Hate crime surges in UK
October 14, 2017Just before 6 p.m. on September 25, 58-year-old Nasser Kurdy was stabbed in the neck from behind with a knife as he walked into Altrincham Islamic Center in Cheshire. The assault on the Muslim surgeon, who had volunteered to treat victims of the Manchester Arena terrorist attack in May this year, is being treated by police as a hate crime. Sadly, incidents such as this are not isolated but part of a worrying trend of hate crime on the rise in the UK.
A hate crime is defined as any criminal offence which is perceived by the victim "to be motivated by hostility or prejudice" based on disability, race, religion, sexual orientation or gender.
Overall figures show a sustained increase of hate crime in the UK over time: in 2015/16, there were 62,518 offences recorded by police, an increase of 19 percent compared with 2014/15.
Evidence suggests terror attacks and political upheaval have fueled further surges.
Azad Ali, head of community development and engagement at MEND (Muslim Engagement and Development), told DW the figures mirrored their own findings.

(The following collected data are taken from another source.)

Background: an optimization exercise with open tools, aiming at small area and few clock cycles. Do not read the settings as production practice.
Only simulation tests tie the RTL to the original design; equivalence was not proved.
Power is estimated from default activity; no workload was simulated.

<file path="design/flow/run.sh">
#!/bin/bash
# synth_recipe.tcl (not shown) runs the flow's synth.tcl, then flattens the netlist and writes it again
# the make line also repeats each setting of config.mk as NAME=value (left out here)
make -C /OpenROAD-flow-scripts/flow DESIGN_CONFIG=/design/flow/config.mk WORK_HOME=/design/flow/orfs CLKGATE_MAP_FILE= SYNTH_SCRIPT=/design/flow/synth_recipe.tcl finish
</file>
<file path="design/flow/config.mk">
export PLATFORM = sky130hd
export DESIGN_NAME = tic_rx
export DESIGN_NICKNAME = tic_rx
export VERILOG_FILES = /design/flow/design.v
export SDC_FILE = /design/flow/constraint.sdc
export NUM_CORES = 4
export LEC_CHECK = 0
export CAP_MARGIN = 20
export CORE_MARGIN = 2
export CORE_UTILIZATION = 40
export SLEW_MARGIN = 20
</file>
<file path="design/flow/constraint.sdc">
create_clock -name core_clock -period 20.0 [get_ports {clk}]
set_input_delay 4.0000 -clock core_clock [delete_from_list [all_inputs] [get_ports {clk}]]
set_output_delay 4.0000 -clock core_clock [all_outputs]
set_load 0.01 [all_outputs]
</file>
What follows belongs to an exercise in optimizing a design on an open flow for small area; a production flow would make more cautious choices. In this exercise RTL edits were held to simulation tests only and were not proved equivalent to the original.

==> trial 41 <==
==> flow/design.v <==
module split_enc #(
    parameter CW  = 10,    
    parameter POS = 6,     
    parameter W   = 1,     
    parameter FB  = 8      
) (
    input  wire [CW-1:0]      c,
    output wire [POS+W-1:0]   v
);
    wire [CW-FB+1:0] major0 = {2'b00, c[CW-1:FB]};    
    wire             carry  = |c[FB-1:POS];
    wire [W-1:0]     major1;
    wire             over;
    generate
        if (W == 1) begin : g_w1
            assign major1 = major0[0] ^ carry;
            assign over   = (|major0[CW-FB+1:1]) | (major0[0] & carry);
        end else begin : g_w2
            assign major1 = {major0[1] ^ (major0[0] & carry), major0[0] ^ carry};
            assign over   = (|major0[CW-FB+1:2]) | (major0[1] & major0[0] & carry);
        end
    endgenerate
    assign v = over ? {(POS+W){1'b1}} : {major1, c[POS-1:0] & {POS{~carry}}};
endmodule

"The Islamophobia Response Unit saw an almost 400 percent increase in victim reports, ranging from verbal abuse, criminal damage, and physical assaults on Muslims. Our data also showed that Muslim women are overwhelmingly more targeted in these types of hate crimes and attacks," he said.
Spike after Brexit referendum
An unprecedented spike in hate crime toward ethnic minorities and those of non-British nationality was also seen before and after the UK's EU referendum last June.
Read more: Britain sees spike in hate crimes after Brexit vote
A UN committee on the elimination of racial discrimination raised concerns about the increase, linking it to the "divisive, anti-immigrant, and xenophobic rhetoric" of the referendum campaign, and highlighting the "negative portrayal" of ethnic minority communities, immigrants, asylum-seekers and refugees more broadly in UK media coverage and political debate.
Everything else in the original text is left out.